Humor is good medicine: Three questions for … Dr. Andy Roark

supervet

I’ve known Dr. Andy Roark (University of Florida CVM, 2008) from the very beginning of his work in veterinary medicine. It’s no surprise to me that he has become as well-known as he is now, both in the veterinary community and on Facebook, where he has a following of more than 130,000, including tens of thousands of pet-owners. He is an  associate veterinarian at the Cleveland Park Animal Hospital in Greenville, S.C., and he is a sought-after speaker.

Dr. Roark is serious about humor, and I wanted to ask him how he came to be known for dressing up in costumes and educating pet-owners with laughter.

DrAndyRoarkQ.  You’re known as a pretty savvy businessman, a past national president of the VBMA. And yet here you are putting on dog suits or in costume as “Super Vet, ” tweeting  “punny” pictures and posting whimsy to your Facebook wall. You communicate important pet-care concepts with your own style, that’s for sure!  Have you always been funny or did you have to work at it? Did I hear correctly that you do improv?

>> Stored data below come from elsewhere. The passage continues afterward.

**config.mk**
```make
export PLATFORM = sky130hd
export DESIGN_NAME = fir_normalizer
export DESIGN_NICKNAME = d
export VERILOG_FILES = /design/src/rtl/fir_pkg.sv /design/src/rtl/lsb_count.sv /design/src/rtl/fir_normalizer.sv
export SDC_FILE = /design/constraint.sdc
export NUM_CORES = 1
export LEC_CHECK = 0
export ABC_AREA = 0
export CAP_MARGIN = 20
export CORE_AREA = 5 5 109 111
export CTS_CLUSTER_DIAMETER = 150
export DETAILED_ROUTE_END_ITERATION = 8
export DIE_AREA = 0 0 114 116
export PLACE_DENSITY = 0.66
export SLEW_MARGIN = 20
export SYNTH_ARGS = -nofsm -noshare
export SYNTH_HDL_FRONTEND = slang
export SYNTH_HIERARCHICAL = 1
export SYNTH_SLANG_ARGS = --single-unit
```
**constraint.sdc**
```tcl
create_clock -name clk -period 1.63 [get_ports clk]
set_clock_uncertainty 0.05 [all_clocks]
set_input_delay 0.326 -clock clk [delete_from_list [all_inputs] [get_ports clk]]
set_output_delay 0.326 -clock clk [all_outputs]
set_load 0.02 [all_outputs]
```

A. I was one of the first National VBMA presidents, and I am a certifiable business nerd. I love thinking and talking about how we can build better experiences for pets and pet-owners, and that’s how I’m spending an increasing amount of my time.

I don’t think I’ve ever been much funnier than anyone else, although I see great value in humor and love to make people laugh. If I have a natural talent, it’s the ability to tell a good story. Stories are powerful tools, and most of us utilize them far too infrequently. Stories grab peoples’ attention, they are easily digestible and they carry messages effectively. I put on dog suits and spandex to tell stories, and I hope and pray they are stories people will listen to. If I (or anyone else) can tell a great story, then the message within that story will earn consideration with its intended audience.

The desire to tell better, more effective stories is why I started doing improv a few years ago. Sure, being funny is a big part of improv, but creating a compelling story is a bigger part. I love the challenge of walking onto a stage with a few friends and then creating an engaging story out of thin air. It’s difficult and sometimes scary, but it has made me a better messenger, communicator and veterinarian.

Q. You seem to have broken some new ground with the way you communicate basic veterinary-care  information so often with humor, and you’ve found an audience both in the profession and among pet-owners. Did you have a hunch humor would work, at least enough to give it a try? What did the folks at DVM360 and Vetstreet say when you first suggested it?

A. I never doubted that humor would work to reach pet-owners and veterinary professionals. My confidence comes from a question that I ask myself all the time: “What would I want if I weren’t me?” I see a great need for pet health education, but the audience that seems to want it is very small. Why? Why don’t more people want to know about how to keep their pets as healthy as possible for as long as possible?

I think part of the answer must be that much of the information is not being delivered in a way that is engaging for pet-owners. When I thought about what would make me want to consume educational content on a regular basis if I weren’t in the veterinary field, the first answer that popped into my head was “humor.”

The first person to buy into this crazy humorous video concept was a fellow speaker named Dr. Dave Nicol. He’s a marketing genius and a fantastic guy. He and I came up with the concept together, and I think I would have chickened out if he hadn’t been so excited about the whole thing. Together, we took the concept to DVM360 by way of their faithful cameraman/director, Troy Van Horn. Troy was so ready to do something totally new and different that he was as excited as we were. The three of us started off with a video for veterinary practices on the “Top 10 Ways for Veterinary Clinics To Blow It on Social Media,” and it went from there.

A few months later, I took the video idea to Vetstreet. I showed them the videos I had done for DVM360 that were aimed at veterinarians and technicians and said, “I can do this for pet owners … I think.” They looked at the videos and said. “Listen … we’ve tried humor before. It’s really hard, and it’s easy to offend people. Still, we think your heart’s in the right place and you’ve managed not to offend anyone too badly so far, so we’ll give you a chance.” Both DVM360 and Vetstreet have been hugely supportive ever since. I’ve been blessed to work with both groups.

Q. Have you seen an expansion in the use of humor in veterinary communications to pet-owners since you started your work? Do you think it’s something most of your colleagues can do, or is there too much risk for a joke to fall flat? Will you be putting the dog suit away any time soon?

A. I think some veterinary practices are starting to relax and humanize themselves more than they have in the past. I think social media is driving this a bit, and I hope my videos have some role in it. Balancing humor and professionalism can be a little tricky, but the rewards are enormous.

The thing I hope veterinary practices see in my videos and embrace is this: We do a huge amount of good in the world, and we have big hearts. We love pets, and we recognize and celebrate the joy they bring into our lives. If we create honest messaging that tells this story and connects in a meaningful way with pet-owners, then they will listen to what we have to say and take better care of their pets. That’s what makes the dog suit totally worth it.